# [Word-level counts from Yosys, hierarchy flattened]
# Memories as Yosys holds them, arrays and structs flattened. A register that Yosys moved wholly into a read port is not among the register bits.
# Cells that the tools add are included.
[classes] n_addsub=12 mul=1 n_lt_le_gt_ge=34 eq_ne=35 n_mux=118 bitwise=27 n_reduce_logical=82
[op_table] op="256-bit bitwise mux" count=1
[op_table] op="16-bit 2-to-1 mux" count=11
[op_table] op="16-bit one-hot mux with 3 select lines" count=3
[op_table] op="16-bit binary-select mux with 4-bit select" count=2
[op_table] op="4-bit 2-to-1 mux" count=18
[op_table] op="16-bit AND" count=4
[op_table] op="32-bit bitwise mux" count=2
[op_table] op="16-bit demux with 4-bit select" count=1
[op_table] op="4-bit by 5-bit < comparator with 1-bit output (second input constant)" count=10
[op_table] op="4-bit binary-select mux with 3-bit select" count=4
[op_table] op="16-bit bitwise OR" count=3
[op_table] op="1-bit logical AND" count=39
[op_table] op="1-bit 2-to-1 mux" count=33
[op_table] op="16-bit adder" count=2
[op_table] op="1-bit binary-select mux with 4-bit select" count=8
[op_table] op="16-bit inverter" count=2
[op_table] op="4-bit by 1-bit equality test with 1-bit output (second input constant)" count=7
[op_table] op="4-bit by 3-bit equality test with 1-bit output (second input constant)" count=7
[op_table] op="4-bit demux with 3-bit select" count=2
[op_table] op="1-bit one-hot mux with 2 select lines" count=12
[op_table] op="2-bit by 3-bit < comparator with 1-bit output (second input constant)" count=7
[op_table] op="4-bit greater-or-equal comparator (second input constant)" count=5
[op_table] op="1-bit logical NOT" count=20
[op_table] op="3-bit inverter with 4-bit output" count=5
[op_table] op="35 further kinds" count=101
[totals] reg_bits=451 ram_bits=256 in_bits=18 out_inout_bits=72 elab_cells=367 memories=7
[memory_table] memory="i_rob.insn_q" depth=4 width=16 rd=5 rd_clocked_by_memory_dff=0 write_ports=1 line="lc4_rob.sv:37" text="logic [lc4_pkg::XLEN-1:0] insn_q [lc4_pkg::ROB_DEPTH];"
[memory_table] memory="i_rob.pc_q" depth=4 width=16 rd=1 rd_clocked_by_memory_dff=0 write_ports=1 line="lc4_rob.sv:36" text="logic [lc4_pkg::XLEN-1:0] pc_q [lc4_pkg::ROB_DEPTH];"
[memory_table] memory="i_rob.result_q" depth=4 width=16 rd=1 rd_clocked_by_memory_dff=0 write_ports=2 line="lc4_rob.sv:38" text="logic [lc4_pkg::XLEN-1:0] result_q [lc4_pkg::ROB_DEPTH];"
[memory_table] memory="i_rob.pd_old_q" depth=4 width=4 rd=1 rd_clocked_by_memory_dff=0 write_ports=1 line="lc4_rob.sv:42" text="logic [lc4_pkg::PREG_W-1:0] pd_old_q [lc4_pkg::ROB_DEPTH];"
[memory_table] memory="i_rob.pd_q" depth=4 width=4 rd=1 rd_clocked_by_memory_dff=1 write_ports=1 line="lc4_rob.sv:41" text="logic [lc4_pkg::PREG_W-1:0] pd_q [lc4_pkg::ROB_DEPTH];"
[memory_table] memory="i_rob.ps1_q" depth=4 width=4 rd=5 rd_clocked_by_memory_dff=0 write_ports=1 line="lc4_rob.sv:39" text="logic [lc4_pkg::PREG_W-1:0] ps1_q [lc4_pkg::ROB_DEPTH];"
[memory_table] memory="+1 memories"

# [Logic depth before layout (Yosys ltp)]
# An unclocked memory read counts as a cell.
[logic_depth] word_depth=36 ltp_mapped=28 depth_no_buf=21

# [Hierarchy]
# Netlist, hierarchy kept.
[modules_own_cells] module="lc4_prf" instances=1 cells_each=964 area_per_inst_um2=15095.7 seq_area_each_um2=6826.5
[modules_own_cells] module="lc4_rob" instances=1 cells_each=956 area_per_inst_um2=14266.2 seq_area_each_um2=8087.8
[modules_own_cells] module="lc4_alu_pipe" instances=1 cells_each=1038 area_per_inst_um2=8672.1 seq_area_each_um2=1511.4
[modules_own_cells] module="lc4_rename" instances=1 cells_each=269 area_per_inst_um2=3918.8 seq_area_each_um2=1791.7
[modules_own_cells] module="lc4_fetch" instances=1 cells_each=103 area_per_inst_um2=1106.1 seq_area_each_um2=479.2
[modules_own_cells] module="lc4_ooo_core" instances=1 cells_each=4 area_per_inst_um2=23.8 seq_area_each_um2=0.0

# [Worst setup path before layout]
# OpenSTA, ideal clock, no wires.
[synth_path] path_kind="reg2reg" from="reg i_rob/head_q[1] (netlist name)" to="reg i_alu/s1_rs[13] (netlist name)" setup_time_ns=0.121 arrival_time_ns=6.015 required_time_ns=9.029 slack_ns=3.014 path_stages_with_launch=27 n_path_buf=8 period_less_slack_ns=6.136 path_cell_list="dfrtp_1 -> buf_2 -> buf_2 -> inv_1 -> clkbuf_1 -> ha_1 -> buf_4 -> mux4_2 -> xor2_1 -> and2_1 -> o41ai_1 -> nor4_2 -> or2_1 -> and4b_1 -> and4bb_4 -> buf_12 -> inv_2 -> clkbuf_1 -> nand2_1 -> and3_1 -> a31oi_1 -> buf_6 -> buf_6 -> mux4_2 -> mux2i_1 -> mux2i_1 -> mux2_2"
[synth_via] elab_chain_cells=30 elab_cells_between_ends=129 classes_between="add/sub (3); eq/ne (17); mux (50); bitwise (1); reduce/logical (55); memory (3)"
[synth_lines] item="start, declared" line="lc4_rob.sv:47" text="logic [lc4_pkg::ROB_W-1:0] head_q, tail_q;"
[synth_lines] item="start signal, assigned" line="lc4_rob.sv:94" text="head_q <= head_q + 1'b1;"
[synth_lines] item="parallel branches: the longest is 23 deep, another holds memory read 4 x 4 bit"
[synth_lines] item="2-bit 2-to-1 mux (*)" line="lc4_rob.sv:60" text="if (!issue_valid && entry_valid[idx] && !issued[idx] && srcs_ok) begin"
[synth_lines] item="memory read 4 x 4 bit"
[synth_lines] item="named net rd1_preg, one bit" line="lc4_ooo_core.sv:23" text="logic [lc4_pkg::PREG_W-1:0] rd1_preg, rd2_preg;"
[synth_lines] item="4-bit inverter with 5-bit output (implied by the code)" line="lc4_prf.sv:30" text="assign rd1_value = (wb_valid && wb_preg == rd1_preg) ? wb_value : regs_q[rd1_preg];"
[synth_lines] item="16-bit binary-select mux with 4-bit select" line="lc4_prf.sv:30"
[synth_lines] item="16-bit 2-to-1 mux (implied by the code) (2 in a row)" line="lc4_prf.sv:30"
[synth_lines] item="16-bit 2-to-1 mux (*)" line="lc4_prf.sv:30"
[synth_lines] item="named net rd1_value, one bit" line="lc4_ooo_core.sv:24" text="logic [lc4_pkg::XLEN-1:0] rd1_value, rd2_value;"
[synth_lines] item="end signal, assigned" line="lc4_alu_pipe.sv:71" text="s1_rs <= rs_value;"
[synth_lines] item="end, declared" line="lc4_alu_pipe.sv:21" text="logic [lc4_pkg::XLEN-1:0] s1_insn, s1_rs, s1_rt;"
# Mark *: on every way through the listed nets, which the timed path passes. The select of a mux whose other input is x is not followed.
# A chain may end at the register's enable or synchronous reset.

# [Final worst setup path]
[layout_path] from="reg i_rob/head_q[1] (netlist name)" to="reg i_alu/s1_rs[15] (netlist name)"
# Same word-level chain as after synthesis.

________________________________________

Your assignment
Would you transcribe the records above exactly, leaving nothing out?

Response to the exercise
# [Word-level counts from Yosys, hierarchy flattened]
# Memories as Yosys holds them, arrays and structs flattened. A register that Yosys moved wholly into a read port is not among the register bits.
# Cells that the tools add are included.
[classes] n_addsub=12 mul=1 n_lt_le_gt_ge=34 eq_ne=35 n_mux=118 bitwise=27 n_reduce_logical=82
[op_table] op="256-bit bitwise mux" count=1
[op_table] op="16-bit 2-to-1 mux" count=11
[op_table] op="16-bit one-hot mux with 3 select lines" count=3
[op_table] op="16-bit binary-select mux with 4-bit select" count=2
[op_table] op="4-bit 2-to-1 mux" count=18
[op_table] op="16-bit AND" count=4
[op_table] op="32-bit bitwise mux" count=2
[op_table] op="16-bit demux with 4-bit select" count=1
[op_table] op="4-bit by 5-bit < comparator with 1-bit output (second input constant)" count=10
[op_table] op="4-bit binary-select mux with 3-bit select" count=4
[op_table] op="16-bit bitwise OR" count=3
[op_table] op="1-bit logical AND" count=39
[op_table] op="1-bit 2-to-1 mux" count=33
[op_table] op="16-bit adder" count=2
[op_table] op="1-bit binary-select mux with 4-bit select" count=8
[op_table] op="16-bit inverter" count=2
[op_table] op="4-bit by 1-bit equality test with 1-bit output (second input constant)" count=7
[op_table] op="4-bit by 3-bit equality test with 1-bit output (second input constant)" count=7
[op_table] op="4-bit demux with 3-bit select" count=2
[op_table] op="1-bit one-hot mux with 2 select lines" count=12
[op_table] op="2-bit by 3-bit < comparator with 1-bit output (second input constant)" count=7
[op_table] op="4-bit greater-or-equal comparator (second input constant)" count=5
[op_table] op="1-bit logical NOT" count=20
[op_table] op="3-bit inverter with 4-bit output" count=5
[op_table] op="35 further kinds" count=101
[totals] reg_bits=451 ram_bits=256 in_bits=18 out_inout_bits=72 elab_cells=367 memories=7
[memory_table] memory="i_rob.insn_q" depth=4 width=16 rd=5 rd_clocked_by_memory_dff=0 write_ports=1 line="lc4_rob.sv:37" text="logic [lc4_pkg::XLEN-1:0] insn_q [lc4_pkg::ROB_DEPTH];"
[memory_table] memory="i_rob.pc_q" depth=4 width=16 rd=1 rd_clocked_by_memory_dff=0 write_ports=1 line="lc4_rob.sv:36" text="logic [lc4_pkg::XLEN-1:0] pc_q [lc4_pkg::ROB_DEPTH];"
[memory_table] memory="i_rob.result_q" depth=4 width=16 rd=1 rd_clocked_by_memory_dff=0 write_ports=2 line="lc4_rob.sv:38" text="logic [lc4_pkg::XLEN-1:0] result_q [lc4_pkg::ROB_DEPTH];"
[memory_table] memory="i_rob.pd_old_q" depth=4 width=4 rd=1 rd_clocked_by_memory_dff=0 write_ports=1 line="lc4_rob.sv:42" text="logic [lc4_pkg::PREG_W-1:0] pd_old_q [lc4_pkg::ROB_DEPTH];"
[memory_table] memory="i_rob.pd_q" depth=4 width=4 rd=1 rd_clocked_by_memory_dff=1 write_ports=1 line="lc4_rob.sv:41" text="logic [lc4_pkg::PREG_W-1:0] pd_q [lc4_pkg::ROB_DEPTH];"
[memory_table] memory="i_rob.ps1_q" depth=4 width=4 rd=5 rd_clocked_by_memory_dff=0 write_ports=1 line="lc4_rob.sv:39" text="logic [lc4_pkg::PREG_W-1:0] ps1_q [lc4_pkg::ROB_DEPTH];"
[memory_table] memory="+1 memories"

# [Logic depth before layout (Yosys ltp)]
# An unclocked memory read counts as a cell.
[logic_depth] word_depth=36 ltp_mapped=28 depth_no_buf=21

# [Hierarchy]
# Netlist, hierarchy kept.
[modules_own_cells] module="lc4_prf" instances=1 cells_each=964 area_per_inst_um2=15095.7 seq_area_each_um2=6826.5
[modules_own_cells] module="lc4_rob" instances=1 cells_each=956 area_per_inst_um2=14266.2 seq_area_each_um2=8087.8
[modules_own_cells] module="lc4_alu_pipe" instances=1 cells_each=1038 area_per_inst_um2=8672.1 seq_area_each_um2=1511.4
[modules_own_cells] module="lc4_rename" instances=1 cells_each=269 area_per_inst_um2=3918.8 seq_area_each_um2=1791.7
[modules_own_cells] module="lc4_fetch" instances=1 cells_each=103 area_per_inst_um2=1106.1 seq_area_each_um2=479.2
[modules_own_cells] module="lc4_ooo_core" instances=1 cells_each=4 area_per_inst_um2=23.8 seq_area_each_um2=0.0

# [Worst setup path before layout]
# OpenSTA, ideal clock, no wires.
[synth_path] path_kind="reg2reg" from="reg i_rob/head_q[1] (netlist name)" to="reg i_alu/s1_rs[13] (netlist name)" setup_time_ns=0.121 arrival_time_ns=6.015 required_time_ns=9.029 slack_ns=3.014 path_stages_with_launch=27 n_path_buf=8 period_less_slack_ns=6.136 path_cell_list="dfrtp_1 -> buf_2 -> buf_2 -> inv_1 -> clkbuf_1 -> ha_1 -> buf_4 -> mux4_2 -> xor2_1 -> and2_1 -> o41ai_1 -> nor4_2 -> or2_1 -> and4b_1 -> and4bb_4 -> buf_12 -> inv_2 -> clkbuf_1 -> nand2_1 -> and3_1 -> a31oi_1 -> buf_6 -> buf_6 -> mux4_2 -> mux2i_1 -> mux2i_1 -> mux2_2"
[synth_via] elab_chain_cells=30 elab_cells_between_ends=129 classes_between="add/sub (3); eq/ne (17); mux (50); bitwise (1); reduce/logical (55); memory (3)"
[synth_lines] item="start, declared" line="lc4_rob.sv:47" text="logic [lc4_pkg::ROB_W-1:0] head_q, tail_q;"
[synth_lines] item="start signal, assigned" line="lc4_rob.sv:94" text="head_q <= head_q + 1'b1;"
[synth_lines] item="parallel branches: the longest is 23 deep, another holds memory read 4 x 4 bit"
[synth_lines] item="2-bit 2-to-1 mux (*)" line="lc4_rob.sv:60" text="if (!issue_valid && entry_valid[idx] && !issued[idx] && srcs_ok) begin"
[synth_lines] item="memory read 4 x 4 bit"
[synth_lines] item="named net rd1_preg, one bit" line="lc4_ooo_core.sv:23" text="logic [lc4_pkg::PREG_W-1:0] rd1_preg, rd2_preg;"
[synth_lines] item="4-bit inverter with 5-bit output (implied by the code)" line="lc4_prf.sv:30" text="assign rd1_value = (wb_valid && wb_preg == rd1_preg) ? wb_value : regs_q[rd1_preg];"
[synth_lines] item="16-bit binary-select mux with 4-bit select" line="lc4_prf.sv:30"
[synth_lines] item="16-bit 2-to-1 mux (implied by the code) (2 in a row)" line="lc4_prf.sv:30"
[synth_lines] item="16-bit 2-to-1 mux (*)" line="lc4_prf.sv:30"
[synth_lines] item="named net rd1_value, one bit" line="lc4_ooo_core.sv:24" text="logic [lc4_pkg::XLEN-1:0] rd1_value, rd2_value;"
[synth_lines] item="end signal, assigned" line="lc4_alu_pipe.sv:71" text="s1_rs <= rs_value;"
[synth_lines] item="end, declared" line="lc4_alu_pipe.sv:21" text="logic [lc4_pkg::XLEN-1:0] s1_insn, s1_rs, s1_rt;"
# Mark *: on every way through the listed nets, which the timed path passes. The select of a mux whose other input is x is not followed.
# A chain may end at the register's enable or synchronous reset.

# [Final worst setup path]
[layout_path] from="reg i_rob/head_q[1] (netlist name)" to="reg i_alu/s1_rs[15] (netlist name)"
# Same word-level chain as after synthesis.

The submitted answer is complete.